:: Your assignment ::
Lines from the beginning of the data below through the one containing "dt_la | dt_lb;" are to be printed exactly as they appear.
··· Data to use ···
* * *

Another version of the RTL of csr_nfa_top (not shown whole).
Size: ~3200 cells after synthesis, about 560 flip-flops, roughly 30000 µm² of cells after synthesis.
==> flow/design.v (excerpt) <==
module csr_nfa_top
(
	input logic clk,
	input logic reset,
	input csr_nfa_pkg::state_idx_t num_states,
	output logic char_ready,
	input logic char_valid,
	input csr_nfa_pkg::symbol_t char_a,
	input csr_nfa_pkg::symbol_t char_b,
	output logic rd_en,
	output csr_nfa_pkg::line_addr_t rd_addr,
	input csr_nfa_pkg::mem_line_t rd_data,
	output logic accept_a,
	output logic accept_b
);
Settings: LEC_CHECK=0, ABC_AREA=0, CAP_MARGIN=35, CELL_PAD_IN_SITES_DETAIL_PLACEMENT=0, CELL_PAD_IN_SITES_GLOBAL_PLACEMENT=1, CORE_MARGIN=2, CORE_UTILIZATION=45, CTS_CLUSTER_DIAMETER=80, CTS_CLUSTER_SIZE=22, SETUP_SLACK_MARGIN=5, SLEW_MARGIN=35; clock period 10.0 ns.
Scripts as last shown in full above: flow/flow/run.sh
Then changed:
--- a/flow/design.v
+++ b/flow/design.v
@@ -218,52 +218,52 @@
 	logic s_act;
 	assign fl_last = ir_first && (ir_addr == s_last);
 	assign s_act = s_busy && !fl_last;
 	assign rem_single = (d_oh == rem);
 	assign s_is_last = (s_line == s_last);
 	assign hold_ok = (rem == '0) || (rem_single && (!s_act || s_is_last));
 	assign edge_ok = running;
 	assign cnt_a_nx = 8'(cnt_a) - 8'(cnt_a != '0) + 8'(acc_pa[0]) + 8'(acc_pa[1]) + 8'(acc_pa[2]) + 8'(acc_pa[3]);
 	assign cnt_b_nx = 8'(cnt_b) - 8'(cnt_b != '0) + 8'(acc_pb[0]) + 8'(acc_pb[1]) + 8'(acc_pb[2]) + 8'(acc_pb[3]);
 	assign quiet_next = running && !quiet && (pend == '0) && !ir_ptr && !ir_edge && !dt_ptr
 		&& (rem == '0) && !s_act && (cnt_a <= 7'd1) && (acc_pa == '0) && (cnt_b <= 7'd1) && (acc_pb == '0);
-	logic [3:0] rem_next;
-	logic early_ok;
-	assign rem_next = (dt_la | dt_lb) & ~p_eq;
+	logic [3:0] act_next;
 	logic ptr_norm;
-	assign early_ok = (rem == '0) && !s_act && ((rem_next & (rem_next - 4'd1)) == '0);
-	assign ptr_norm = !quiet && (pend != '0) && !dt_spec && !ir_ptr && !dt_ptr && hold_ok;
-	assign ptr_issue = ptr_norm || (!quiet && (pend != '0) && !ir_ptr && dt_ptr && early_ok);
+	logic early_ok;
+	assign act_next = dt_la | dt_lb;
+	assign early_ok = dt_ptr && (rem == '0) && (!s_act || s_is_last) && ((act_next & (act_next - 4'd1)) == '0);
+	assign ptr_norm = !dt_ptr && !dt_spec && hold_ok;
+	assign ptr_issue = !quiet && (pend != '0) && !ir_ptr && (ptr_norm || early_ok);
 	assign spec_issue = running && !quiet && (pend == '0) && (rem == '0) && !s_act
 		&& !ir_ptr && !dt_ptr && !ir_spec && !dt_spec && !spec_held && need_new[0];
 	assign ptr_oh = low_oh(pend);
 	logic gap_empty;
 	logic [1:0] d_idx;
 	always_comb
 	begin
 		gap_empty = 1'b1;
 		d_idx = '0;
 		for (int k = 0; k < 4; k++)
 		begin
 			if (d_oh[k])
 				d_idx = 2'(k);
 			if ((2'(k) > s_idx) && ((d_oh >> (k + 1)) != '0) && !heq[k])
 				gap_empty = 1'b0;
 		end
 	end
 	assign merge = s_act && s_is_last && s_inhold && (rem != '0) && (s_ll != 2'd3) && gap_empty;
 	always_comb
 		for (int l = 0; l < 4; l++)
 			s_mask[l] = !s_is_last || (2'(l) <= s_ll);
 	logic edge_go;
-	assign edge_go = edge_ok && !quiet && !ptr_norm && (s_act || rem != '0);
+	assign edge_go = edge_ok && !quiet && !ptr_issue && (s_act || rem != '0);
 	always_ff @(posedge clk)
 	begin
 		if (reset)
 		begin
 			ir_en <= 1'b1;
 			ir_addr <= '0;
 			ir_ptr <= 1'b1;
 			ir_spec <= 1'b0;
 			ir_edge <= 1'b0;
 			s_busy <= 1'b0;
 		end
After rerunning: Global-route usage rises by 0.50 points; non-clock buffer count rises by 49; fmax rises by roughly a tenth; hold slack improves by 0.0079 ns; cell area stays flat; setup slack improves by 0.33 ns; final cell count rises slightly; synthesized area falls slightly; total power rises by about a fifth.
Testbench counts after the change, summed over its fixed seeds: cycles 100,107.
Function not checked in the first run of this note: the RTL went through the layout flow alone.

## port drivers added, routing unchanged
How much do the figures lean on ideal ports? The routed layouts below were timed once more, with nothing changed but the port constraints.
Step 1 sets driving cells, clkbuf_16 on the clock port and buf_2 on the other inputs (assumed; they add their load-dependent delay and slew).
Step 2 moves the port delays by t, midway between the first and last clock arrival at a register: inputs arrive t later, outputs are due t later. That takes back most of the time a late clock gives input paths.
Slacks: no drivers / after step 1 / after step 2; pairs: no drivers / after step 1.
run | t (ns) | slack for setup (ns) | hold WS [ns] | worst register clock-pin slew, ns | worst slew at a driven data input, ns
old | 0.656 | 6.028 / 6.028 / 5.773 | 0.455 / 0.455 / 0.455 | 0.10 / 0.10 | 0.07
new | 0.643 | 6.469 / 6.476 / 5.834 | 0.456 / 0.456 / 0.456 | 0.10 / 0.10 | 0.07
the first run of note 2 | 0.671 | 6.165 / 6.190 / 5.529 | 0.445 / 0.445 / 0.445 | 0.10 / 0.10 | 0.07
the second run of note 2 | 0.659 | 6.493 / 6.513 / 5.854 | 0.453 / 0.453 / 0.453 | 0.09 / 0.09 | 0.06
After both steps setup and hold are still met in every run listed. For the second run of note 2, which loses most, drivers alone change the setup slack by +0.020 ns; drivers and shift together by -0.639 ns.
···
:: Solution to the exercise ::
* * *

Another version of the RTL of csr_nfa_top (not shown whole).
Size: ~3200 cells after synthesis, about 560 flip-flops, roughly 30000 µm² of cells after synthesis.
==> flow/design.v (excerpt) <==
module csr_nfa_top
(
	input logic clk,
	input logic reset,
	input csr_nfa_pkg::state_idx_t num_states,
	output logic char_ready,
	input logic char_valid,
	input csr_nfa_pkg::symbol_t char_a,
	input csr_nfa_pkg::symbol_t char_b,
	output logic rd_en,
	output csr_nfa_pkg::line_addr_t rd_addr,
	input csr_nfa_pkg::mem_line_t rd_data,
	output logic accept_a,
	output logic accept_b
);
Settings: LEC_CHECK=0, ABC_AREA=0, CAP_MARGIN=35, CELL_PAD_IN_SITES_DETAIL_PLACEMENT=0, CELL_PAD_IN_SITES_GLOBAL_PLACEMENT=1, CORE_MARGIN=2, CORE_UTILIZATION=45, CTS_CLUSTER_DIAMETER=80, CTS_CLUSTER_SIZE=22, SETUP_SLACK_MARGIN=5, SLEW_MARGIN=35; clock period 10.0 ns.
Scripts as last shown in full above: flow/flow/run.sh
Then changed:
--- a/flow/design.v
+++ b/flow/design.v
@@ -218,52 +218,52 @@
 	logic s_act;
 	assign fl_last = ir_first && (ir_addr == s_last);
 	assign s_act = s_busy && !fl_last;
 	assign rem_single = (d_oh == rem);
 	assign s_is_last = (s_line == s_last);
 	assign hold_ok = (rem == '0) || (rem_single && (!s_act || s_is_last));
 	assign edge_ok = running;
 	assign cnt_a_nx = 8'(cnt_a) - 8'(cnt_a != '0) + 8'(acc_pa[0]) + 8'(acc_pa[1]) + 8'(acc_pa[2]) + 8'(acc_pa[3]);
 	assign cnt_b_nx = 8'(cnt_b) - 8'(cnt_b != '0) + 8'(acc_pb[0]) + 8'(acc_pb[1]) + 8'(acc_pb[2]) + 8'(acc_pb[3]);
 	assign quiet_next = running && !quiet && (pend == '0) && !ir_ptr && !ir_edge && !dt_ptr
 		&& (rem == '0) && !s_act && (cnt_a <= 7'd1) && (acc_pa == '0) && (cnt_b <= 7'd1) && (acc_pb == '0);
-	logic [3:0] rem_next;
-	logic early_ok;
-	assign rem_next = (dt_la | dt_lb) & ~p_eq;
+	logic [3:0] act_next;
 	logic ptr_norm;
-	assign early_ok = (rem == '0) && !s_act && ((rem_next & (rem_next - 4'd1)) == '0);
-	assign ptr_norm = !quiet && (pend != '0) && !dt_spec && !ir_ptr && !dt_ptr && hold_ok;
-	assign ptr_issue = ptr_norm || (!quiet && (pend != '0) && !ir_ptr && dt_ptr && early_ok);
+	logic early_ok;
+	assign act_next = dt_la | dt_lb;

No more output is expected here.